Giving birth was the Mount Everest that I thought I could never, ever summit, and now here I am having made the climb and descent, with a brand new baby in my arms. And she’s looking at me and I’m looking at her and we’re both like, “So, uh, hi………...?"
I don’t know. It’s hot in this kitchen and Eric is doing something on his phone. He just got some clothes from J. Crew that he ordered. He keeps encouraging me to order clothes because we both love clothes and I think he understands that I will feel a bit more like myself when I believe that I look good. Right now, I’m sweaty in my pajamas and my hair is a mess. Most of my pre-pregnancy wardrobe is in seasonal storage because, again, I did not truly believe in my heart that I would ever actually stop being pregnant. I have a few cute things in my closet that I can fit into again, but, like, why? Where am I going? What is the point? Eve drools a lot.
I have to pee but I don’t want to get up. Eve is asleep and these nap times are so precious: what can I accomplish while she sleeps? I feel a bit guilty, yearning for this time so much; every baby forum and blog pleads with me to cherish these moments and I do, I promise, I do. But it is all too easy to forget that I am a person, to forgo eating for a few hours because she hates being put down, to carry her up and down the hallway despite my aching arms, to simply gaze at her in silence instead of telling her how tired I am, how tired her dad is, how hard this can be, how much I just want to go get my nails done or sit in a bar and drink a cold beer by myself. I am paranoid about the negative energy seeping out of my words and sinking into her skin like poison, I am paranoid while knowing exactly what my mom and other moms and my therapist will say (justputherdownshe’llbeokayaskforhelpnoonecandothisalone), I am paranoid in the way that only brand new parents are, so desperate to keep our babies as pure and content and whole as possible, for as long as possible. Parental damage is inevitable, I know. I don’t want it to start at seven weeks because Mom is a little down.
I am not the first person to ever do this, I berate myself, and somehow, this does not help.

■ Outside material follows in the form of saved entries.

### src/rtl/aes_result_queue.sv
// rtl/aes_result_queue.sv - in-order AES32 result queue between execute stage and XIF result interface
// Optional feature: define AES_RESQ_BYPASS_EN for zero-latency pass-through on an empty queue.
module aes_result_queue #(
  parameter int DEPTH       = 4,
  parameter int X_ID_WIDTH  = 4,
  parameter int X_RFW_WIDTH = 32
) (
  input  logic                   clk_i,
  input  logic                   rst_ni,
  input  logic                   push_valid_i,
  output logic                   push_ready_o,
  input  logic [X_ID_WIDTH-1:0]  push_id_i,
  input  logic [4:0]             push_rd_i,
  input  logic [X_RFW_WIDTH-1:0] push_data_i,
  input  logic                   commit_valid_i,
  input  logic [X_ID_WIDTH-1:0]  commit_id_i,
  input  logic                   commit_kill_i,
  output logic                   result_valid_o,
  input  logic                   result_ready_i,
  output logic [X_ID_WIDTH-1:0]  result_id_o,
  output logic [4:0]             result_rd_o,
  output logic [X_RFW_WIDTH-1:0] result_data_o,
  output logic                   result_we_o,
  output logic [$clog2(DEPTH):0] count_o,
  output logic                   err_o
);

  localparam int PW = $clog2(DEPTH);
  localparam int CW = PW + 1;
  localparam logic [CW-1:0] FULL = CW'(DEPTH);

  typedef enum logic [1:0] {
    HEAD_WAIT,
    HEAD_DROP,
    HEAD_EMIT
  } head_e;

  logic [DEPTH-1:0]       vld;
  logic [DEPTH-1:0]       cmt;
  logic [DEPTH-1:0]       kill;
  logic [X_ID_WIDTH-1:0]  id_q   [DEPTH];
  logic [4:0]             rd_q   [DEPTH];
  logic [X_RFW_WIDTH-1:0] data_q [DEPTH];
  logic [PW-1:0]          wr_ptr;
  logic [PW-1:0]          rd_ptr;
  logic [CW-1:0]          count;
  logic                   err;

  head_e                  head;
  logic [DEPTH-1:0]       cam_hit;
  logic                   push_fire;
  logic                   push_hit;
  logic                   commit_err;
  logic                   bypass_kill;
  logic                   bypass_emit;
  logic                   store;
  logic                   pop;

  assign push_ready_o = (count != FULL);
  assign push_fire    = push_valid_i & push_ready_o;
  // A commit in the same cycle as the push of its id targets the incoming entry.
  assign push_hit     = push_fire & commit_valid_i & (push_id_i == commit_id_i);
  assign commit_err   = commit_valid_i & ~push_hit & ~(|cam_hit);

`ifdef AES_RESQ_BYPASS_EN
  logic bypass_cand;
  assign bypass_cand = (count == '0) & push_hit;
  assign bypass_kill = bypass_cand & commit_kill_i;
  assign bypass_emit = bypass_cand & ~commit_kill_i & result_ready_i;
`else
  assign bypass_kill = 1'b0;
  assign bypass_emit = 1'b0;
`endif

  assign store = push_fire & ~bypass_kill & ~bypass_emit;
  assign pop   = (head == HEAD_DROP) | ((head == HEAD_EMIT) & result_ready_i);

  // Search valid, not-yet-committed entries for the committing id.
  always_comb begin
    cam_hit = '0;
    for (int i = 0; i < DEPTH; i++) begin
      cam_hit[i] = vld[i] & ~cmt[i] & (id_q[i] == commit_id_i);
    end
  end

  // Classify the head entry: wait for commit, drop a killed one, or emit.
  always_comb begin
    head = HEAD_WAIT;
    if (vld[rd_ptr] && cmt[rd_ptr]) begin
      head = kill[rd_ptr] ? HEAD_DROP : HEAD_EMIT;
    end
  end

  // Drive the XIF result from the head entry (or the bypassed push); zero when idle.
  always_comb begin
    result_valid_o = 1'b0;
    result_id_o    = '0;
    result_rd_o    = '0;
    result_data_o  = '0;
    if (head == HEAD_EMIT) begin
      result_valid_o = 1'b1;
      result_id_o    = id_q[rd_ptr];
      result_rd_o    = rd_q[rd_ptr];
      result_data_o  = data_q[rd_ptr];
    end else if (bypass_emit) begin
      result_valid_o = 1'b1;
      result_id_o    = push_id_i;
      result_rd_o    = push_rd_i;
      result_data_o  = push_data_i;
    end
  end

  assign result_we_o = result_valid_o;
  assign count_o     = count;
  assign err_o       = err;

  // Queue storage, pointers, occupancy and the sticky protocol error.
  always_ff @(posedge clk_i or negedge rst_ni) begin
    if (!rst_ni) begin
      vld    <= '0;
      cmt    <= '0;
      kill   <= '0;
      wr_ptr <= '0;
      rd_ptr <= '0;
      count  <= '0;
      err    <= 1'b0;
      for (int i = 0; i < DEPTH; i++) begin
        id_q[i]   <= '0;
        rd_q[i]   <= '0;
        data_q[i] <= '0;
      end
    end else begin
      // The CAM only hits uncommitted entries, so it never touches the popped head.
      if (commit_valid_i && !push_hit) begin
        for (int i = 0; i < DEPTH; i++) begin
          if (cam_hit[i]) begin
            cmt[i]  <= 1'b1;
            kill[i] <= commit_kill_i;
          end
        end
      end
      // Pop and store slots only coincide when empty or full, where one side is idle.
      if (pop) begin
        vld[rd_ptr]  <= 1'b0;
        cmt[rd_ptr]  <= 1'b0;
        kill[rd_ptr] <= 1'b0;
        rd_ptr       <= rd_ptr + PW'(1);
      end
      if (store) begin
        vld[wr_ptr]    <= 1'b1;
        cmt[wr_ptr]    <= push_hit;
        kill[wr_ptr]   <= push_hit & commit_kill_i;
        id_q[wr_ptr]   <= push_id_i;
        rd_q[wr_ptr]   <= push_rd_i;
        data_q[wr_ptr] <= push_data_i;
        wr_ptr         <= wr_ptr + PW'(1);
      end
      count <= count + CW'(store) - CW'(pop);
      if (commit_err) begin
        err <= 1'b1;
      end
    end
  end

endmodule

I dread returning to work in a way that I cannot fully articulate. It feels like lead in my bones. I always want and need to be writing. Daycare is so expensive. My resume is a mess! But the dishes aren’t done and the garbage stinks. I keep forgetting to clean out the tub. Frightening, how banal life can become, even as it is transformed by this magical thing, a baby. How do you reconcile such a wonderful gift with the accompanying avalanche of anxiety? With this hemorrhaging of time, of energy? How can I cradle my newborn and cry when I think about her turning thirteen? How can I feel such immense satisfaction at cleaning out my sink, and then slump in defeat when I look into a mirror and see those damn eyebrows, begging for a threading?
Eve has begun smiling already. Already. The hours are so long and then they are gone, somehow, and it is night and the house is quiet, save for the air conditioner, which is loud. And the dark whispers that soon it will be bright again, and I have to do this all again, but not again, because I have already lost today forever.
Everything is slipping through my fingers, it seems, and I’m just trying to hang on, to make sense of this moment before I lose it to the next.
She’s still napping. I should go eat now.